I just got the Atlona AT-HD620 as well... here are my impressions.
I got the scaler/convertor box direct from Atlona and a mini DisplayPort cable separately fropm the Apple store. To my surprise, the Apple store's cable was cheaper than the ones at Newegg, etc. I connected my BD player to the scaler box via HDMI, and connected the scaler box to the Mac via mini DP.
When I turned the scaler box on, the Mac automatically detected the new signal and switched over. (The Mac has to already be on for this to happen, and any programs that are running just continue to run. According to the help, you can press Command+F2 to switch between the computer and the external input.)
How does it look and sound?
Video from movies looks great.
Chunky non-antialiased graphics, such as those my cheap disc player creates, don't look as great, because they are scaled up and interpolated. If you back off, they look tolerable. That's not the fault of the HD620, though; it's the fault of my disc player. Here, I think I have been spoiled by the menus and prompts of the Mac's native presentation software, which is of course displayed at full Mac resolution, even if the movie discs the Mac plays natively are DVDs and therefore fuzzier than Blu-ray. The Mac does do a dandy job of interpolating and upsampling standard-definition DVDs though, and of course it can play high-definition video files.

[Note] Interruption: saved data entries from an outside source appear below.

<file path="config.mk">
export PLATFORM = sky130hd
export DESIGN_NAME = mc_control_fsm
export DESIGN_NICKNAME = d
export VERILOG_FILES = /design/src/rtl/control_unit_types_pkg.sv /design/src/rtl/opfunc_decode.sv /design/src/rtl/mc_control_fsm.sv
export SDC_FILE = /design/constraint.sdc
export NUM_CORES = 1
export LEC_CHECK = 0
export ABC_AREA = 1
export CAP_MARGIN = 10
export CORE_UTILIZATION = 25
export DETAILED_ROUTE_END_ITERATION = 12
export GPL_ROUTABILITY_DRIVEN = 0
export PLACE_DENSITY_LB_ADDON = 0.2
export SYNTH_ARGS = -nofsm -noshare
export SYNTH_HDL_FRONTEND = slang
export SYNTH_SLANG_ARGS = --single-unit
</file>
<file path="constraint.sdc">
create_clock -name CLK -period 3.4 [get_ports CLK]
set_input_delay 0.68 -clock CLK [delete_from_list [all_inputs] [get_ports CLK]]
set_output_delay 0.68 -clock CLK [all_outputs]
set_load 0.02 [all_outputs]
</file>
<file path="src/rtl/control_unit_types_pkg.sv">
// Shared types and encodings for the multicycle MIPS control path.
// Select enums encode their reset/idle value as 0.
package control_unit_types_pkg;

    typedef enum logic [1:0] {RD = 2'd0, RT = 2'd1, R31 = 2'd2} regdst_t;
    typedef enum logic [1:0] {ALUO = 2'd0, DLOAD = 2'd1, NPC = 2'd2, PORTB = 2'd3} memtoreg_t;
    typedef enum logic [1:0] {ZEROEXT = 2'd0, SIGNEXT = 2'd1, SHAMEXT = 2'd2, LUIEXT = 2'd3} extop_t;

    typedef enum logic [4:0] {
        ORTYPE, OSL, OITYPE, OLUI, OBEQ, OBNE, OJ, OJR, OJAL,
        OLW, OSW, OLL, OSC, OHALT, OJUNK, OERROR14, OERROR15
    } opfunc_t;

    typedef logic [2:0] mcstate_t;
    localparam mcstate_t FETCH  = 3'd0;
    localparam mcstate_t DECODE = 3'd1;
    localparam mcstate_t EXEC   = 3'd2;
    localparam mcstate_t MEMACC = 3'd3;
    localparam mcstate_t WBACK  = 3'd4;
    localparam mcstate_t HALTED = 3'd5;
    localparam mcstate_t ERROR  = 3'd6;

    localparam logic [5:0] RTYPE = 6'h00, J     = 6'h02, JAL  = 6'h03, BEQ   = 6'h04;
    localparam logic [5:0] BNE   = 6'h05, ADDI  = 6'h08, ADDIU = 6'h09, SLTI = 6'h0A;
    localparam logic [5:0] SLTIU = 6'h0B, ANDI  = 6'h0C, ORI  = 6'h0D, XORI  = 6'h0E;
    localparam logic [5:0] LUI   = 6'h0F, COP0  = 6'h10, COP1 = 6'h11, COP2  = 6'h12;
    localparam logic [5:0] COP3  = 6'h13, LW    = 6'h23, SW   = 6'h2B, LL    = 6'h30;
    localparam logic [5:0] SC    = 6'h38, HALT  = 6'h3F;

    localparam logic [5:0] SLL = 6'h00, SRL = 6'h02, SRA = 6'h03, JR   = 6'h08;
    localparam logic [5:0] ADD = 6'h20, ADDU = 6'h21, SUB = 6'h22, SUBU = 6'h23;
    localparam logic [5:0] AND = 6'h24, OR  = 6'h25, XOR = 6'h26, NOR  = 6'h27;
    localparam logic [5:0] SLT = 6'h2A, SLTU = 6'h2B;

    function automatic logic is_mem(input opfunc_t f);
        return (f == OLW) || (f == OSW) || (f == OLL) || (f == OSC);
    endfunction

endpackage

</file>
<file path="src/rtl/opfunc_decode.sv">
// Combinational IR classifier: opcode/funct -> opfunc_t plus zero-extend I-type flag.
// LL/SC are recognised only when MC_LLSC_EN is defined; otherwise they fall to OJUNK.
module opfunc_decode
    import control_unit_types_pkg::*;
#(
    parameter int IWIDTH = 32
) (
    input  logic [IWIDTH-1:0] ir,
    output opfunc_t           opfunc,
    output logic              zext
);

    logic [5:0] opcode;
    logic [5:0] funct;

    assign opcode = ir[IWIDTH-1 -: 6];
    assign funct  = ir[5:0];

    wire unused_ir_mid = ^ir[IWIDTH-7:6];

    always_comb begin
        opfunc = OJUNK;
        zext   = 1'b0;
        case (opcode)
            RTYPE: begin
                case (funct)
                    SLL, SRL, SRA:                  opfunc = OSL;
                    JR:                             opfunc = OJR;
                    ADD, ADDU, SUB, SUBU, AND, OR,
                    XOR, NOR, SLT, SLTU:            opfunc = ORTYPE;
                    default:                        opfunc = OERROR14;
                endcase
            end
            ADDI, ADDIU, SLTI, SLTIU: opfunc = OITYPE;
            ANDI, ORI, XORI: begin
                opfunc = OITYPE;
                zext   = 1'b1;
            end
            LUI:  opfunc = OLUI;
            BEQ:  opfunc = OBEQ;
            BNE:  opfunc = OBNE;
            J:    opfunc = OJ;
            JAL:  opfunc = OJAL;
            LW:   opfunc = OLW;
            SW:   opfunc = OSW;
`ifdef MC_LLSC_EN
            LL:   opfunc = OLL;
            SC:   opfunc = OSC;
`endif
            HALT: opfunc = OHALT;
            COP0, COP1, COP2, COP3: opfunc = OERROR15;
            default: opfunc = OJUNK;
        endcase
    end

endmodule

</file>
<file path="src/rtl/mc_control_fsm.sv">
// Multicycle MIPS control FSM; waits on ihit/dhit with a WAIT_MAX-cycle timeout into ERROR.
// LL/SC link tracking is built only when MC_LLSC_EN is defined.
module mc_control_fsm
    import control_unit_types_pkg::*;
#(
    parameter int IWIDTH   = 32,
    parameter int WAIT_MAX = 15
) (
    input  logic              CLK,
    input  logic              RST,
    input  logic [IWIDTH-1:0] instr,
    input  logic              ihit,
    input  logic              dhit,
    input  logic              zero,
    input  logic              link_clr,
    output logic              iREN,
    output logic              dREN,
    output logic              dWEN,
    output logic              ir_wen,
    output logic              pc_wen,
    output logic [1:0]        pcsrc,
    output logic              regwr,
    output regdst_t           regdst,
    output memtoreg_t         memtoreg,
    output extop_t            extop,
    output logic              alusrc,
    output logic              sc_result,
    output logic              halt,
    output logic              timeout
);

    localparam int CW = $clog2(WAIT_MAX + 1);
    localparam logic [CW-1:0] CNT_LAST = CW'(WAIT_MAX - 1);

    mcstate_t          state_q, state_d;
    logic [IWIDTH-1:0] ir_q, ir_d;
    logic [CW-1:0]     cnt_q, cnt_d;
    logic              timeout_q, timeout_d;
    logic              link_q, link_d;
    logic              sc_ok_q, sc_ok_d;
    logic              wait_hit;
    opfunc_t           opfunc;
    logic              zext;
    extop_t            ext_sel;
    logic              alu_b;

    opfunc_decode #(.IWIDTH(IWIDTH)) u_opfunc_decode (
        .ir     (ir_q),
        .opfunc (opfunc),
        .zext   (zext)
    );

    always_comb begin
        state_d   = state_q;
        ir_d      = ir_q;
        cnt_d     = '0;
        timeout_d = timeout_q;
        link_d    = link_q;
        sc_ok_d   = sc_ok_q;
        wait_hit  = (state_q == FETCH) ? ihit : dhit;
`ifdef MC_LLSC_EN
        if (link_clr) link_d = 1'b0;
`endif
        case (state_q)
            FETCH, MEMACC: begin
                if (wait_hit) begin
                    if (state_q == FETCH) begin
                        ir_d    = instr;
                        state_d = DECODE;
                    end else begin
                        state_d = (opfunc == OSW) ? FETCH : WBACK;
                        // LL set is applied last so it beats a same-cycle snoop clear
                        if (opfunc == OLL) link_d = 1'b1;
                        else if (opfunc == OSW || opfunc == OSC) link_d = 1'b0;
                    end
                end else if (cnt_q == CNT_LAST) begin
                    state_d   = ERROR;
                    timeout_d = 1'b1;
                end else begin
                    cnt_d = cnt_q + 1'b1;
                end
            end
            DECODE: begin
                if (opfunc == OHALT) state_d = HALTED;
                else if (opfunc == OJUNK || opfunc == OERROR14 || opfunc == OERROR15) state_d = ERROR;
                else state_d = EXEC;
            end
            EXEC: begin
                case (opfunc)
                    OBEQ, OBNE, OJ, OJR: state_d = FETCH;
                    OLW, OSW, OLL:       state_d = MEMACC;
                    OSC: begin
                        sc_ok_d = link_q;
                        state_d = link_q ? MEMACC : WBACK;
                    end
                    default:             state_d = WBACK;
                endcase
            end
            WBACK:         state_d = FETCH;
            HALTED, ERROR: state_d = state_q;
            default:       state_d = ERROR;
        endcase
`ifndef MC_LLSC_EN
        link_d  = 1'b0;
        sc_ok_d = 1'b0;
`endif
    end

    always_ff @(posedge CLK) begin
        if (RST) begin
            state_q   <= FETCH;
            ir_q      <= '0;
            cnt_q     <= '0;
            timeout_q <= 1'b0;
            link_q    <= 1'b0;
            sc_ok_q   <= 1'b0;
        end else begin
            state_q   <= state_d;
            ir_q      <= ir_d;
            cnt_q     <= cnt_d;
            timeout_q <= timeout_d;
            link_q    <= link_d;
            sc_ok_q   <= sc_ok_d;
        end
    end

    always_comb begin
        ext_sel = SIGNEXT;
        if (opfunc == OSL) ext_sel = SHAMEXT;
        else if (opfunc == OLUI) ext_sel = LUIEXT;
        else if (opfunc == OITYPE && zext) ext_sel = ZEROEXT;
        alu_b = (opfunc == OITYPE) || (opfunc == OLUI) || is_mem(opfunc);
    end

    // Outputs are held at their idle values while RST is asserted.
    always_comb begin
        iREN     = 1'b0;
        dREN     = 1'b0;
        dWEN     = 1'b0;
        ir_wen   = 1'b0;
        pc_wen   = 1'b0;
        pcsrc    = 2'd0;
        regwr    = 1'b0;
        regdst   = RD;
        memtoreg = ALUO;
        extop    = ZEROEXT;
        alusrc   = 1'b0;
        halt     = 1'b0;
        timeout  = 1'b0;
        if (!RST) begin
            timeout = timeout_q;
            if (state_q == EXEC || state_q == MEMACC || state_q == WBACK) begin
                extop  = ext_sel;
                alusrc = alu_b;
            end
            case (state_q)
                FETCH: begin
                    iREN   = 1'b1;
                    ir_wen = ihit;
                    pc_wen = ihit;
                end
                EXEC: begin
                    case (opfunc)
                        OBEQ:    begin pc_wen = zero;  pcsrc = 2'd1; end
                        OBNE:    begin pc_wen = !zero; pcsrc = 2'd1; end
                        OJ, OJAL: begin pc_wen = 1'b1; pcsrc = 2'd2; end
                        OJR:     begin pc_wen = 1'b1;  pcsrc = 2'd3; end
                        default: ;
                    endcase
                end
                MEMACC: begin
                    dREN = (opfunc == OLW) || (opfunc == OLL);
                    dWEN = (opfunc == OSW) || (opfunc == OSC);
                end
                WBACK: begin
                    regwr = 1'b1;
                    if (opfunc == OJAL) regdst = R31;
                    else if (opfunc == ORTYPE || opfunc == OSL) regdst = RD;
                    else regdst = RT;
                    if (opfunc == OLW || opfunc == OLL) memtoreg = DLOAD;
                    else if (opfunc == OJAL) memtoreg = NPC;
                    else if (opfunc == OSC) memtoreg = PORTB;
                end
                HALTED, ERROR: halt = 1'b1;
                default: ;
            endcase
        end
    end

`ifdef MC_LLSC_EN
    assign sc_result = !RST && (state_q == WBACK) && (opfunc == OSC) && sc_ok_q;
`else
    assign sc_result = 1'b0;
    wire unused_llsc = link_clr ^ sc_ok_q;
`endif

endmodule

</file>
== After elaboration in Yosys (flattened, before gate mapping) ==
Memories as Yosys holds them, arrays and structs flattened. A register that Yosys moved wholly into a read port is not among the register bits.
Index checks and enable logic that the tools add are counted.
Storage, ports and cells
  bits in registers: 40
  ROM bits: 256
  input bits: 38
  output and inout port bits: 18
  logic and storage cells: 131
  memories kept: 1
Cells by class
  add/sub/neg operators: 1
  eq/ne operators: 43
  multiplexer cells: 48
  bitwise operators: 3
  reductions and logical operators: 31
Memories
  (name not given): depth 64, width 4, read ports 1, clocked after Yosys merged registers in 1, wr ports 0, line opfunc_decode.sv:26  | case (funct)
Operators by type and width (number)
  5-bit case mux with 11 select lines: 1
  6-bit by 4-bit equality test with 1-bit output (second input constant): 8
  5-bit by 4-bit equality test with 1-bit output (second input constant): 8
  2-bit two-way mux: 14
  6-bit by 5-bit equality test with 1-bit output (second input constant): 4
  5-bit by 3-bit equality test with 1-bit output (second input constant): 4
  1-bit two-way mux: 20
  6-bit equality test (second input constant): 3
  3-bit two-way mux: 6
  3-bit case mux with 5 select lines: 1
  6-bit by 2-bit equality test with 1-bit output (second input constant): 2
  6-bit by 3-bit equality test with 1-bit output (second input constant): 2
  1-bit logical OR: 12
  6-bit two-way mux: 2
  4-bit OR reduction: 3
  5-bit by 2-bit equality test with 1-bit output (second input constant): 2
  3-bit equality test (second input constant): 3
  3-bit OR reduction: 3
  2-bit OR reduction: 4
  7-bit OR reduction: 1
  3-bit by 2-bit equality test with 1-bit output (second input constant): 2
  6-bit zero test: 1
  2-bit case mux with 3 select lines: 1
  3-bit case mux with 2 select lines: 1
  15 further kinds: 18

== Logic depth before layout (Yosys ltp) ==
  depth after elaboration: 10
  mapped depth: 14
  mapped depth without buffers: 14

== By module ==
From an unflattened synthesis, not the netlist that was laid out.
Second synthesis, totals
  cell total of the unflattened synthesis: 335
  area, all modules: 2245.9 µm²
Modules (own cells, without submodules)
  mc_control_fsm: instances 1, cells each 268, area an instance 1911.8 µm², sequential area each 800.8 µm²
  opfunc_decode: instances 1, cells each 67, area an instance 334.1 µm², sequential area each 0.0 µm²

== Worst setup path after synthesis ==
OpenSTA, ideal clock, no wires.
  path kind: input-to-output
  start point: input port RST
  end point: output port pcsrc[0]
  arrival: 1.658 ns
  required time: 2.720 ns
  path slack: 1.062 ns
  stages: 4
  path buffers: 1
  cells stage by stage: inv_1 clkbuf_1 nand3_1 a2111oi_2
On the way
  word-level cells in the longest chain between the ends: 1
Ends and longest elaborated chain
  start: declaration: line mc_control_fsm.sv:10  | input logic RST,
  2-bit two-way mux: line mc_control_fsm.sv:150  | if (!RST) begin
  end: declaration: line mc_control_fsm.sv:21  | output logic [1:0] pcsrc,
Every way passes these cells.

== Final worst setup path ==
  start point: register ir_q[29]
  end point: output port pcsrc[1]
On the way
  word-level cells in the longest chain between the ends: 8
  elaborated cells between the ends (all ways): 33
  classes of those cells: eq/ne (24); mux (4); reduce/logical (5)
Ends and longest elaborated chain
  start: declaration: line mc_control_fsm.sv:36  | logic [IWIDTH-1:0] ir_q, ir_d;
  start signal: assignment: line mc_control_fsm.sv:119  | ir_q <= ir_d;
  6-bit by 4-bit equality test with 1-bit output or 6-bit by 5-bit equality test with 1-bit output (tied branches): line opfunc_decode.sv:24  | case (opcode)
  7-bit OR reduction (no line) or 4-bit OR reduction (tied branches)
  5-bit case mux with 11 select lines (*): line opfunc_decode.sv:24
  5-bit by 4-bit equality test with 1-bit output or 5-bit by 3-bit equality test with 1-bit output (tied branches): line mc_control_fsm.sv:163  | case (opfunc)
  2-bit OR reduction
  2-bit case mux with 3 select lines (*): line mc_control_fsm.sv:163
  2-bit two-way mux (*): line mc_control_fsm.sv:156  | case (state_q)
  2-bit two-way mux (*): line mc_control_fsm.sv:150
Every way passes the cells marked *; elsewhere a longest branch is shown, timed or not.

==> flow_summary.toml <==
[status]
run_status = "finished, final reports clean"

[routing]
dr.first_iter.drc_count = 100
wl_per_cell_um = 10.83
via_per_inst = 4.478
finalWirelength_um = 3899
num_vias = 1612
firstDrtPassIters = 4
drc_errors = 0
ant_nets = 0

[clock_network]
clkLatencyLatePin_ns = 0.26
htree_levels = 1
clock-root-buffer = "clkbuf_8"
clock-sinks = 23
postCtsSetupRepairBufs = 0
cts.reportedPaths.clkPinSlew_ns = 0.08
clockBufferDepth = 2
cts_tree = "yes"
cts_made_buffers = 3

[logic_synthesis]
yosys.area_share.simple_pct = 47.22
syn-cell-area_sq_um = 1600
synth_area_per_cell_sq_um = 6.350
synth-adder-area-share_pct = 1.564
synth_edf_count = 0
synth.area.mux_share_pct = 0
synthCells = 252
yosys_most_used_dff = "dfxtp_1"
ys_seq_elements = 23
synth_xor_area_share_pct = 1.095
synth_compound_area_share_pct = 10.40
ys_seq_area_share_pct = 28.77
syn-num-nets = 292
synthArstFlopShare_pct = 0
synth_top_family_by_area = "simple AND/OR/NAND/NOR gates"
ys_warn_count = 0
synth_cell_types = 36

[sta]
rsz0062_at_grt = "no"
hold_viol_final = 0
timing.final.crit_period_ns = 3.180
finalMaxSlewViolations = 0
worst_slack_ns = 0.2203
clock-skew-final_ns = 0.006322
layout_worst_path_cycle_share_pct = 93.52
fmax_mhz = 314.5
finalSetupViolations = 0
fin_tns_setup_ns = 0

[min_path]
hold_path_startpoint = "timeout_q$_SDFFE_PP0P_"
hold_class = "reg -> reg"

[floorplanning]
fp-row-count = 28
io_pins = 56
die-area_sq_um = 6725
die_w_um = 82.01
start_util_pct = 26.40
design.core.area_sq_um = 6061
die_h_um = 82.01

[power_and_ir_drop]
p_comb_share_pct = 60.6
p_switching_uw = 729.4
p_sw_share_pct = 49.74
p_clk_share_pct = 11.4
power_density_nw_per_um2 = 713.0
vdd_drop_max_uv = 268.9
share_seq_of_total_power_pct = 28.0
p_int_uw = 737.1
p_leak_nw = 0.9684

[setup_path]
cp-end-kind = "output pin"
crit_type = "reg -> out"
crit_start = "ir_q[29]$_SDFFE_PP0P_"
critPathLaunchType = "flip-flop"
cp_data_arrival_time_ns = 2.50
cp_max_fo = 6
r2r_start = "state_q[0]$_SDFFE_PP0P_"
cp.required_ns = 2.72

[final_layout]
area_delta_synth_final_pct = 28.54
nNetsFinal = 326
final_cell_mix = "nand2_1, nor2_1, clkdlybuf4s50_1, inv_1, dfxtp_1"
nFillCells = 706
mostFrequentLayoutCell = "nand2_1"
drive_gt1_share_pct = 14.39
diodes = 0

[placed_design]
io_buffers = 33
post-place-ws_ns = 0.3414
hpwl_um = 3167

[run]
drv_cap = 0

[grt]
grt_overflow = 0
grt_use_total_pct = 12.37
antenna_found_initial = 0
grt_max_degree = 20
grt_pass1_vias = 1516
grt_pass1_wl_um = 6520
## final cells by class
cell class	count	area, sq um	share of cell area (%)
clock buffer	4	45.04	2.190
inverter	34	128.9	6.265
multi-input combinational	188	973.4	47.32
sequential	23	460.4	22.38
tap	75	93.84	4.562
timing repair buffer	36	355.3	17.27
## power by group through the flow
stage / Combinational [mW] / Sequential (mW) / Clock, mW
after floorplan: 0.722 / 0.379 / 0
after global placement: 0.890 / 0.414 / 0
after detailed placement: 0.893 / 0.415 / 0
after CTS: 0.896 / 0.408 / 0.174
after global routing: 1.01 / 0.421 / 0.183
final: 0.889 / 0.410 / 0.167
## what timing repair did
item	CTS	global route
endpoints found under the setup margin	0	1
hold buffers	0	0
resized for setup	0	2
## synthesized netlist by cell type (2+ instances only)
library cell / count / share of area, %
dfxtp_1: 23 / 29
inv_1: 30 / 7.0
nor4_1: 2 / 0.78
nor2_1: 36 / 8.4
nand3_2: 4 / 2.5
nand2_2: 6 / 2.3
o21ai_0: 5 / 1.6
nor3_1: 2 / 0.63
clkbuf_1: 3 / 0.70
nand2_1: 62 / 15
nor2_2: 7 / 2.7
nor2_4: 5 / 3.5
ha_1: 2 / 1.6
buf_4: 2 / 0.94
nand3_1: 20 / 6.3
or2_2: 2 / 0.78
inv_2: 2 / 0.47
o21ai_1: 2 / 0.63
nand4_1: 3 / 1.2
nor3_2: 2 / 1.3
a21oi_2: 3 / 1.6
a21oi_1: 15 / 4.7
## routing by layer
layer | vias to the layer above | global-route usage [%] | wire (um) | share of wire, %
met5 | - | 0 | 0 | 0
met4 | 0 | 3.158 | 18 | 0.46
met3 | 2 | 1.333 | 137 | 3.5
met2 | 28 | 21.32 | 1754 | 45
met1 | 722 | 16.22 | 1989 | 51
li1 | 860 | - | - | -
## kinds of logic (layout without fill, tap and decap cells)
group	Yosys count	after routing
adders and majority gates	2	2
xor gates and xnor gates	2	2
buffers and inverters	41	74
AOI/OAI and AO/OA	28	28
other	1	1
and+or+nand+nor	155	155
DFF	23	23
## worst max-delay path: stages, from the launching register on
cell and delay, ns:
dfxtp_1 0.44, inv_1 0.13, nor2_1 0.13, nand3_2 0.17, nand2_1 0.15, nor2_4 0.06, nand2_4 0.09, nand2_2 0.08
a21oi_2 0.14, nand2_2 0.09, a21oi_1 0.15, clkdlybuf4s50_1 0.62
## path summary, 6_finish.rpt
check                      endpoint  slack, ns  cells after the start
min reg2reg  timeout_q$_SDFFE_PP0P_       0.47                      2
max reg2reg               flip-flop       1.23                      9
min          timeout_q$_SDFFE_PP0P_       0.47                      2
max                        pcsrc[1]       0.22                     11
## metrics by stage
stage	util (%)	hold slack, ns	std cells	power (mW)	instance area, sq um
2_1_floorplan	-	0.4297	252	1.101	1600
3_3_place_gp	33.07	0.4479	356	1.304	2004
3_5_place_dp	33.07	0.4590	356	1.307	2004
4_1_cts	33.82	0.4730	360	1.478	2049
5_1_grt	33.94	0.5114	360	1.618	2057
6_report	33.94	0.4696	360	1.467	2057
No activity file was read; power rests on OpenSTA's default activity.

The audio also passes through the HDMI and mini-DisplayPort cables. There is no separate analogue audio connection needed; audio comes out the speakers on the bottom edge of the Mac. There is a pair of stereo RCA jacks on the scaler box for reproducing audio from the HDMI stream if you are sending the video to a different DP monitor that has no built-in speakers.
Pressing Command+F2 does indeed switch between computer display and DisplayPort input display. When you're looking at the computer, the DisplayPort audio is muted. When you're looking at the DisplayPort input, audio from the DisplayPort input is mixed with audio being generated on the computer, such as from iTunes.
While I'm looking at the DisplayPort input video, the computer's infrared port is still active, and I can use the remote to stop iTunes or other player programs if they're still playing.
The ultimate solution, of course, is for Apple to bite the bullet, and put HDMI in and out on the next iMac and include a BD drive and player software. And yes, I know that involves a lot of lawyering up and licensing and protected content paths and whatnot.
All in all, the Atlona does its job quite well. I recommend it.